**EXERCISE INSTRUCTIONS**
Look for "instances" in the records and copy every line that has it.
<<<<
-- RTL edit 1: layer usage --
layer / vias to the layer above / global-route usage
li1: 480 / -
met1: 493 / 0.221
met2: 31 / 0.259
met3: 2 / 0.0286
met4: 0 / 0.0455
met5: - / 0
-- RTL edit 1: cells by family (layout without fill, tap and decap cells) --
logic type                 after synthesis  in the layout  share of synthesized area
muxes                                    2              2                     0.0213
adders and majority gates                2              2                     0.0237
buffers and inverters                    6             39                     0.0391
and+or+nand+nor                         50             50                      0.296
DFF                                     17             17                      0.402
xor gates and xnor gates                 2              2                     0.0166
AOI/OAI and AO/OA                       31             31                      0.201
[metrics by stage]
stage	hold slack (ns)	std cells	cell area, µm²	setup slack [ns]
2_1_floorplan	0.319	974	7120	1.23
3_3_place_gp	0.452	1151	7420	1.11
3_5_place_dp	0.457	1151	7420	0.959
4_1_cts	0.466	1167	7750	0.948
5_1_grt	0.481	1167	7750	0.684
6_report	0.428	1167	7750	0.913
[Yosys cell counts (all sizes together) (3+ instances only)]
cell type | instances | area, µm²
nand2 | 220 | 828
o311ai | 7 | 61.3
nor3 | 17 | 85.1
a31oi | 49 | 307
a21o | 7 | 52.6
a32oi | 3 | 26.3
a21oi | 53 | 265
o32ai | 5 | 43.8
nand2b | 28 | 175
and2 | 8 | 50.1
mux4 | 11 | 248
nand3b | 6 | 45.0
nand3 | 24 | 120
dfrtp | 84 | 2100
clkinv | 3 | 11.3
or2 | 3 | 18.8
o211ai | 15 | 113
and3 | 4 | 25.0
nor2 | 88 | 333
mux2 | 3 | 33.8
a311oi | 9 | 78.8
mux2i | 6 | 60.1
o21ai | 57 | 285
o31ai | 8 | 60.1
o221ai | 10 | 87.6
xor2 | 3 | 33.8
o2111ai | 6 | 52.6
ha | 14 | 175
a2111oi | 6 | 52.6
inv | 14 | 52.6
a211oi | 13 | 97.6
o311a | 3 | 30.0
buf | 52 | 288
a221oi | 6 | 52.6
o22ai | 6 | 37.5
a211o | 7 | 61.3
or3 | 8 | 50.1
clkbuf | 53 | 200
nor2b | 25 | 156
`config.mk`:
```
export PLATFORM = sky130hd
export DESIGN_NAME = rv_hazard_unit
export DESIGN_NICKNAME = d
export VERILOG_FILES = /design/src/rtl/rv_hazard_unit.sv
export SDC_FILE = /design/constraint.sdc
export NUM_CORES = 1
export LEC_CHECK = 0
export CORE_MARGIN = 2
export CORE_UTILIZATION = 47
export DETAILED_ROUTE_END_ITERATION = 10
export GPL_TIMING_DRIVEN = 0
export PLACE_DENSITY = 0.79
export SLEW_MARGIN = 20
export SYNTH_ARGS = -nofsm -noshare
export SYNTH_HDL_FRONTEND = slang
export SYNTH_SLANG_ARGS = --single-unit
```
`constraint.sdc`:
```
create_clock -name clk -period 3.35 [get_ports clk]
set_clock_uncertainty 0.1 [all_clocks]
set_input_delay 0.5025 -clock clk [delete_from_list [all_inputs] [get_ports clk]]
set_output_delay 0.5025 -clock clk [all_outputs]
set_load 0.1 [all_outputs]
```
`src/rtl/rv_hazard_unit.sv`:
```
// Pipeline hazard and scheduling controller for the 5-stage RV32 core.
// Produces EX operand forwarding selects, per-stage stall/flush controls for
// load-use, redirect, multi-cycle MDU and data-memory wait hazards, and keeps
// saturating stall/flush event counters.
module rv_hazard_unit #(
    parameter int REG_AW  = 5,
    parameter int MDU_LAT = 4,
    parameter int CNT_W   = 32
) (
    input  logic              clk,
    input  logic              rst,
    input  logic [REG_AW-1:0] id_rs1,
    input  logic [REG_AW-1:0] id_rs2,
    input  logic              id_rs1_used,
    input  logic              id_rs2_used,
    input  logic [REG_AW-1:0] ex_rs1,
    input  logic [REG_AW-1:0] ex_rs2,
    input  logic [REG_AW-1:0] ex_rd,
    input  logic              ex_mem_read,
    input  logic              ex_reg_write,
    input  logic              ex_is_mdu,
    input  logic              redirect,
    input  logic [REG_AW-1:0] mem_rd,
    input  logic              mem_reg_write,
    input  logic              mem_mem_read,
    input  logic [REG_AW-1:0] wb_rd,
    input  logic              wb_reg_write,
    input  logic              dmem_req,
    input  logic              dmem_ready,
    output logic [1:0]        fwd_rs1,
    output logic [1:0]        fwd_rs2,
    output logic              stall_if,
    output logic              stall_id,
    output logic              stall_ex,
    output logic              stall_mem,
    output logic              flush_id,
    output logic              flush_ex,
    output logic              flush_mem,
    output logic              flush_wb,
    output logic              mdu_busy,
    output logic [CNT_W-1:0]  stall_cnt,
    output logic [CNT_W-1:0]  flush_cnt
);

    // Down-counter width; at least one bit even when the MDU is single-cycle.
    localparam int CW = (MDU_LAT > 1) ? $clog2(MDU_LAT) : 1;
    localparam bit HAS_MDU_WAIT = (MDU_LAT > 1);
    // First stall cycle happens in RUN, so MDU_WAIT starts with LAT-2 left.
    localparam logic [CW-1:0] CNT_INIT = CW'((MDU_LAT > 1) ? (MDU_LAT - 2) : 0);

    typedef enum logic {
        RUN,
        MDU_WAIT
    } state_t;

    state_t          state;
    state_t          state_nxt;
    logic [CW-1:0]   cnt;
    logic [CW-1:0]   cnt_nxt;

    logic            dmem_wait;
    logic            mdu_start;
    logic            mdu_hold;
    logic            mdu_stall;
    logic            load_use;

    // MEM ALU result beats WB; a load in MEM never forwards from MEM.
    function automatic logic [1:0] fwd_sel(
        input logic [REG_AW-1:0] rs,
        input logic [REG_AW-1:0] rd_mem,
        input logic              mem_alu_wr,
        input logic [REG_AW-1:0] rd_wb,
        input logic              wb_wr
    );
        if (rs != '0 && mem_alu_wr && rs == rd_mem) begin
            return 2'b01;
        end
        if (rs != '0 && wb_wr && rs == rd_wb) begin
            return 2'b10;
        end
        return 2'b00;
    endfunction

    assign dmem_wait = dmem_req & ~dmem_ready;
    assign mdu_start = HAS_MDU_WAIT & (state == RUN) & ex_is_mdu;
    assign mdu_hold  = (state == MDU_WAIT) & (cnt != '0);
    assign mdu_stall = mdu_start | mdu_hold;
    assign load_use  = ex_mem_read & ex_reg_write & (ex_rd != '0) &
                       ((id_rs1_used & (id_rs1 == ex_rd)) |
                        (id_rs2_used & (id_rs2 == ex_rd)));

    assign mdu_busy = ~rst & (state == MDU_WAIT);

    // EX operand forwarding selects.
    always_comb begin
        // NOTE: every output of a combinational block gets a default first so no path infers a latch.
        fwd_rs1 = 2'b00;
        fwd_rs2 = 2'b00;
        if (!rst) begin
            fwd_rs1 = fwd_sel(ex_rs1, mem_rd, mem_reg_write & ~mem_mem_read, wb_rd, wb_reg_write);
            fwd_rs2 = fwd_sel(ex_rs2, mem_rd, mem_reg_write & ~mem_mem_read, wb_rd, wb_reg_write);
        end
    end

    // Stall/flush arbitration: reset, dmem wait, MDU, redirect, load-use.
    always_comb begin
        stall_if  = 1'b0;
        stall_id  = 1'b0;
        stall_ex  = 1'b0;
        stall_mem = 1'b0;
        flush_id  = 1'b0;
        flush_ex  = 1'b0;
        flush_mem = 1'b0;
        flush_wb  = 1'b0;
        if (rst) begin
            flush_id  = 1'b1;
            flush_ex  = 1'b1;
            flush_mem = 1'b1;
            flush_wb  = 1'b1;
        end else if (dmem_wait) begin
            stall_if  = 1'b1;
            stall_id  = 1'b1;
            stall_ex  = 1'b1;
            stall_mem = 1'b1;
            flush_wb  = 1'b1;
        end else if (mdu_stall) begin
            stall_if  = 1'b1;
            stall_id  = 1'b1;
            stall_ex  = 1'b1;
            flush_mem = 1'b1;
        end else if (redirect) begin
            // EX is never stalled here, so the redirect takes effect now.
            flush_id  = 1'b1;
            flush_ex  = 1'b1;
        end else if (load_use) begin
            stall_if  = 1'b1;
            stall_id  = 1'b1;
            flush_ex  = 1'b1;
        end
    end

    // MDU FSM next state; a dmem wait freezes state and counter.
    always_comb begin
        state_nxt = state;
        cnt_nxt   = cnt;
        if (!dmem_wait) begin
            case (state)
                RUN: begin
                    if (mdu_start) begin
                        state_nxt = MDU_WAIT;
                        cnt_nxt   = CNT_INIT;
                    end
                end
                MDU_WAIT: begin
                    if (cnt != '0) begin
                        cnt_nxt = cnt - CW'(1);
                    end else begin
                        state_nxt = RUN;
                    end
                end
                default: state_nxt = RUN;
            endcase
        end
    end

    // MDU FSM state register.
    always_ff @(posedge clk) begin
        // NOTE: sequential state uses non-blocking assignments so all registers update from pre-edge values.
        if (rst) begin
            state <= RUN;
            cnt   <= '0;
        end else begin
            state <= state_nxt;
            cnt   <= cnt_nxt;
        end
    end

    // Saturating stall and flush event counters.
    always_ff @(posedge clk) begin
        if (rst) begin
            stall_cnt <= '0;
            flush_cnt <= '0;
        end else begin
            if (stall_if && (stall_cnt != {CNT_W{1'b1}})) begin
                stall_cnt <= stall_cnt + CNT_W'(1);
            end
            if ((flush_id || flush_ex) && (flush_cnt != {CNT_W{1'b1}})) begin
                flush_cnt <= flush_cnt + CNT_W'(1);
            end
        end
    end

endmodule

```
=== Word-level counts from Yosys, hierarchy flattened ===
Cells that the tools add are included.
W data, S select, Z words.

* Output and inout port bits: 77
* Register bits after elaboration: 67
* Input bits: 48

* Eq/ne operators: 10
* Multiplexer cells: 47
* Add/sub/neg operators: 3
* Reductions and logical operators: 16
* Bitwise logic cells: 17

{| class="wikitable"
|+ Operator list
! cell !! number
|-
| $add A32 B1 Y32 const B || 2
|-
| $ne A32 B32 Y1 const B || 2
|-
| $mux W1 || 33
|-
| $eq A5 B5 Y1 || 6
|-
| $mux W2 || 12
|-
| $reduce_bool A5 Y1 || 3
|-
| $and A1 B1 Y1 || 10
|-
| $logic_and A1 B1 Y1 || 10
|-
| $not A1 Y1 || 5
|-
| $pmux W2 S2 || 1
|-
| $reduce_and A3 Y1 || 1
|-
| $ne A2 B1 Y1 const B || 1
|-
| $ne A2 B2 Y1 const B || 1
|-
| $or A1 B1 Y1 || 2
|-
| $pmux W1 S2 || 1
|-
| $reduce_bool A2 Y1 || 1
|-
| $sub A2 B1 Y2 const B || 1
|-
| $logic_or A1 B1 Y1 || 1
|}

=== Logic depth before layout (Yosys ltp) ===
Gate-level depths: netlist of the first run.

* Depth after elaboration: 11
* Mapped depth: 10
* Mapped depth without buffers: 9

=== Least setup slack after synthesis of the first run ===
No wires, ideal clock.

* Path type: in2out
* Start point: input port ex_rs1[1]
* End point: output port fwd_rs1[1]
* Path slack: -1.583 ns
* Arrival: 4.330 ns
* Cell stages on the path: 4
* Required time: 2.747 ns
* Path through: or4_1 nor2_1 or4_1 nor4b_1

* Longest elaborated chain between the ends: 9

{| class="wikitable"
|+ RTL lines
! element !! RTL line !! RTL
|-
| start: declaration || 16 || <nowiki>input logic [REG_AW-1:0] ex_rs1,</nowiki>
|-
| $reduce_bool A5 Y1 || 75, 78 ||
|-
| $logic_and A1 B1 Y1 (2 in a row) || 78 || <nowiki>if (rs != '0 && wb_wr && rs == rd_wb) begin</nowiki>
|-
| $mux W1 (2 in a row) || 78 ||
|-
| $mux W1 || 99 || <nowiki>if (!rst) begin</nowiki>
|-
| $mux W2 || 81 || <nowiki>return 2'b00;</nowiki>
|-
| $mux W2 * || 78 ||
|-
| $mux W2 * || 99 ||
|-
| end: declaration || 30 || <nowiki>output logic [1:0] fwd_rs1,</nowiki>
|}

Mark *: on every way between the ends. The rest lies on a longest branch, timed or not. The select of a mux whose other input is x is not followed.

=== Worst setup path in the final report of the first run ===
* Start point: input port ex_rd[0]
* End point: output port flush_ex

* Longest elaborated chain between the ends: 9

{| class="wikitable"
|+ RTL lines
! element !! RTL line !! RTL
|-
| start: declaration || 18 || <nowiki>input logic [REG_AW-1:0] ex_rd,</nowiki>
|-
| $eq A5 B5 Y1, on equally long branches || 89, 90 ||
|-
| $and A1 B1 Y1, on equally long branches || 89, 90 ||
|-
| $or A1 B1 Y1 || 89 || <nowiki>((id_rs1_used & (id_rs1 == ex_rd)) |</nowiki>
|-
| $and A1 B1 Y1 * || 88 || <nowiki>assign load_use = ex_mem_read & ex_reg_write & (ex_rd != '0) &</nowiki>
|-
| $mux W1 * || 135 || <nowiki>end else if (load_use) begin</nowiki>
|-
| $mux W1 * || 131 || <nowiki>end else if (redirect) begin</nowiki>
|-
| $mux W1 * || 126 || <nowiki>end else if (mdu_stall) begin</nowiki>
|-
| $mux W1 * || 120 || <nowiki>end else if (dmem_wait) begin</nowiki>
|-
| $mux W1 * || 115 || <nowiki>if (rst) begin</nowiki>
|-
| end: declaration || 37 || <nowiki>output logic flush_ex,</nowiki>
|}

Mark *: on every way between the ends. The rest lies on a longest branch, timed or not.

==> results of run 1 <==
through the flow:
step,cells,cell area (um2),hold WS [ps]
detailed placement,715,5320,359
CTS,731,5560,383
global route,731,5540,414
global placement,715,5320,342
finish,731,5540,373
floorplan,487,3960,332
critical path: stages:
cell and delay (ps):
sky130_fd_sc_hd__clkdlybuf4s50_1 470, sky130_fd_sc_hd__or3_1 390, sky130_fd_sc_hd__o311a_1 350, sky130_fd_sc_hd__o31a_1 340, sky130_fd_sc_hd__and2_1 180, sky130_fd_sc_hd__clkdlybuf4s15_2 460
power breakdown:
group	internal [mW]	leakage, nW	switching [mW]
clock network	0.516	0.126	0.338
registers	0.804	0.540	0.00986
logic	0.129	1.13	0.230
total	1.45	1.80	0.578
registers in the layout (all words and copies together) (netlist names):
register	cells
state	1
cnt	2
flush_cnt	32
stall_cnt	32
synthesized netlist by cell type (2+ instances only):
cell / instances / share of area
sky130_fd_sc_hd__and3_1: 9 / 0.014
sky130_fd_sc_hd__nor2b_1: 17 / 0.027
sky130_fd_sc_hd__dfxtp_1: 67 / 0.34
sky130_fd_sc_hd__mux2_1: 2 / 0.0057
sky130_fd_sc_hd__buf_1: 2 / 0.0019
sky130_fd_sc_hd__nor4_1: 11 / 0.017
sky130_fd_sc_hd__mux2i_1: 4 / 0.010
sky130_fd_sc_hd__nand3_1: 27 / 0.034
sky130_fd_sc_hd__nand4_1: 23 / 0.036
sky130_fd_sc_hd__nor4b_1: 2 / 0.0044
sky130_fd_sc_hd__o21ai_0: 20 / 0.025
sky130_fd_sc_hd__xnor2_1: 23 / 0.051
sky130_fd_sc_hd__nor2_1: 37 / 0.035
sky130_fd_sc_hd__o41ai_1: 2 / 0.0044
sky130_fd_sc_hd__or4_1: 24 / 0.046
sky130_fd_sc_hd__xor2_1: 12 / 0.027
sky130_fd_sc_hd__mux2_2: 10 / 0.029
sky130_fd_sc_hd__or2_2: 3 / 0.0048
sky130_fd_sc_hd__buf_2: 2 / 0.0025
sky130_fd_sc_hd__buf_6: 4 / 0.011
sky130_fd_sc_hd__nand2b_1: 9 / 0.014
sky130_fd_sc_hd__nor3_1: 7 / 0.0089
sky130_fd_sc_hd__ha_1: 3 / 0.0095
sky130_fd_sc_hd__o31ai_1: 22 / 0.042
sky130_fd_sc_hd__or4_4: 2 / 0.0057
sky130_fd_sc_hd__nand2_1: 31 / 0.030
sky130_fd_sc_hd__nor3b_1: 2 / 0.0038
sky130_fd_sc_hd__a21oi_1: 43 / 0.055
sky130_fd_sc_hd__a21o_1: 2 / 0.0038
sky130_fd_sc_hd__clkbuf_1: 17 / 0.016
sky130_fd_sc_hd__and4_1: 4 / 0.0089
sky130_fd_sc_hd__or3_1: 20 / 0.032
sky130_fd_sc_hd__nand4b_1: 2 / 0.0044
sky130_fd_sc_hd__inv_1: 8 / 0.0076
routing by layer:
layer | GRT usage | vias up | wire length (um)
met2 | 0.485 | 205 | 6040
met5 | 0 | - | 0
met4 | 0.0905 | 0 | 219
li1 | - | 2086 | -
met3 | 0.0577 | 28 | 1080
met1 | 0.333 | 2091 | 4930
cell type report:
type	count	area, um2
fillers	678	2630
inverters	9	33.8
repair buffers	123	1200
clock inverters	6	113
multi-input cells	385	2450
plain buffers	26	134
well taps	105	131
flip-flops and latches	67	1340
clock buffers	10	138
worst min-delay path by stage:
stage | start | endpoint | cells after the start
3_5_place_dp | cnt[1] | cnt[1] | 2
6_report | cnt[1] | cnt[1] | 2
4_1_cts | cnt[1] | cnt[1] | 2
3_3_place_gp | cnt[1] | cnt[1] | 2
5_1_grt | cnt[1] | cnt[1] | 2
2_1_floorplan | cnt[1] | cnt[1] | 2
cell families (layout without fill, tap and decap cells):
family / Yosys count / count (layout)
adder cells (fa/ha/maj): 3 / 3
XOR/XNOR: 35 / 35
flip-flops: 67 / 67
multiplexers: 16 / 16
AND/OR/NAND/NOR: 234 / 234
AO/OA/AOI/OAI: 97 / 97
buffers and inverters: 35 / 174
timing repair:
| action | in CTS | in global routing |
|---|---|---|
| pin swaps | 0 | 0 |
| endpoints found under the setup margin | 11 | 8 |
| cloned | 0 | 0 |
| resized for setup | 17 | 14 |
| hold endpoints to repair | 0 | 0 |
| setup buffers | 0 | 0 |
| hold buffers | 0 | 0 |
==> Implementation_results.wiki, run 1 <==
{| class="wikitable"
! Metric !! Value
|-
| Remaining DRCs || 0
|-
| Clock H-tree levels || 3
|-
| Maximum clock rate || around 300 MHz
|-
| Endpoint required time on the critical path || 2750 ps
|-
| Top library cells by usage in the layout, fill and taps aside || 111 x sky130_fd_sc_hd__clkdlybuf4s50_1, 67 x sky130_fd_sc_hd__dfxtp_1, 43 x sky130_fd_sc_hd__a21oi_1, 37 x sky130_fd_sc_hd__nor2_1, 31 x sky130_fd_sc_hd__nand2_1
|-
| Clock latency reported for the late side of the worst-skew pair || 350 ps
|-
| Total standard cell area after synthesis || 3940 um2
|-
| Worst reg2reg path startpoint || stall_cnt[0]
|-
| Main combinational cell family by area after synthesis || simple AND/OR/NAND/NOR gates
|-
| Growth of design area from synthesis to finish || 40.6%
|-
| Total of max-cap violations || 0
|-
| Initial antenna violation count || 0
|-
| Clock tree from TritonCTS || built
|-
| Reg2Reg Depth || 8
|-
| Most frequently used flop master after synthesis || sky130_fd_sc_hd__dfxtp_1
|-
| Largest voltage drop on the vdd net || roughly 230 uV
|-
| Ratio of cells with drive above 1 in the final layout || 0.0863
|-
| Vias after detailed routing || about 4400
|-
| Count of TritonRoute iterations in the first routing pass || 4
|-
| Fin crit share || 0.985
|-
| Most frequent standard cell in the layout excluding fill and tap cells || sky130_fd_sc_hd__clkdlybuf4s50_1
|-
| Netlist cell types || 48
|-
| Initial cell density of the core || 0.482
|-
| Wire length of the first global-routing pass || 20000 um
|-
| Clock-pin slew reported for the worst setup and hold paths after clock tree synthesis || roughly 70 ps
|-
| Area share of xor/xnor cells in the synthesized design || 0.0778
|-
| Post-Synth Adder-Cell Area || 0.00952
|-
| Worst R2R End || stall_cnt[22]
|-
| Share of synthesized area spent on multiplexers || 0.0444
|-
| Critical Path Sink Type || primary output
|-
| GPL Wtd Cong || 0.913
|-
| I/O Pins || 125
|-
| Number of buffers inserted during clock tree synthesis || 9
|-
| Core region area || 8180 um2
|-
| Final hold vios || 0
|-
| Total of warnings raised by yosys || 0
|-
| Beginning of the critical path || ex_rd[0]
|-
| GRT Resource Usage Total || 0.276
|-
| Average instance area after synthesis || 8.10 um2
|-
| Die outline area || just over 9000 um2
|-
| Category of the worst setup path launch point || input pin
|-
| Worst setup slack after layout || a little over 50 ps
|-
| Synth Area in Compound Gates || 0.149
|-
| WL per Instance || approximately 17 um
|-
| Total count of max-transition violations in the final report || 0
|-
| Final antenna-violating net count || 0
|-
| Final setup viols || 0
|-
| Path type of the worst setup path || input pin to primary output
|-
| Post-layout power || 2.03 mW
|-
| Antenna Diode Count || 0
|-
| Root buffer cell || sky130_fd_sc_hd__clkbuf_8
|-
| Status || complete, no violations
|-
| Number of buffer cells added on primary ports || between 100 and 150
|-
| Sum Neg Setup Slack || 0 ps
|-
| Placement row count || 33
|-
| Detailed Place HPWL || 8890 um
|-
| Sequential area share after synthesis || 0.340
|-
| Area share of and/or/nand/nor cells after synthesis || 0.337
|-
| Overall overflow remaining after global route || 0
|-
| Proportion of synthesized flip-flops having asynchronous set or reset || 0
|-
| Die height || 95.6 um
|-
| Final critical delay including setup and external delays || 3300 ps
|-
| Flip-flop and latch count after synthesis || 67
|-
| Via count of the first global-routing pass || 4213
|-
| Clock sink count || 67
|-
| Path class of the lowest-slack min-delay path || flop to flop
|-
| Max-slew headroom || 0.328
|-
| Least-Margin Pin Slew || between 1000 and 1500 ps
|-
| Vias per cell || about 6
|-
| NumNets Final || 672
|-
| Cell count after synthesis || 487
|-
| CP max FO || 5
|-
| Share of the core filled with cells in the final layout || 0.678
|-
| Sum of routed wire length over all layers || 12300 um
|-
| First-iteration detailed-routing DRC count || approximately 200
|-
| Number of buffers on the longest clock path || 2
|-
| Pin count of the biggest net entering global routing || 13
|-
| RSZ-0062 raised after global routing || false
|-
| Areal power density over the cells || roughly 370 nW/um2
|-
| Number of flops mapped to enable cells by yosys || 0
|-
| Register-to-Register Setup Slack || 550 ps
|-
| Horiz. Die Dim || 95.6 um
|-
| Leak || about 1.8 nW
|-
| Worst setup path endpoint || flush_ex
|-
| Worst Setup Slack post-DPL || -522 ps
|-
| Worst endpoint data arrival time || 2700 ps
|-
| Post-Synthesis Net Count || 538
|}
No activity file was read; power rests on OpenSTA's default activity.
>>>>
**WRITTEN ANSWER**
[Yosys cell counts (all sizes together) (3+ instances only)]
cell type | instances | area, µm²
synthesized netlist by cell type (2+ instances only):
cell / instances / share of area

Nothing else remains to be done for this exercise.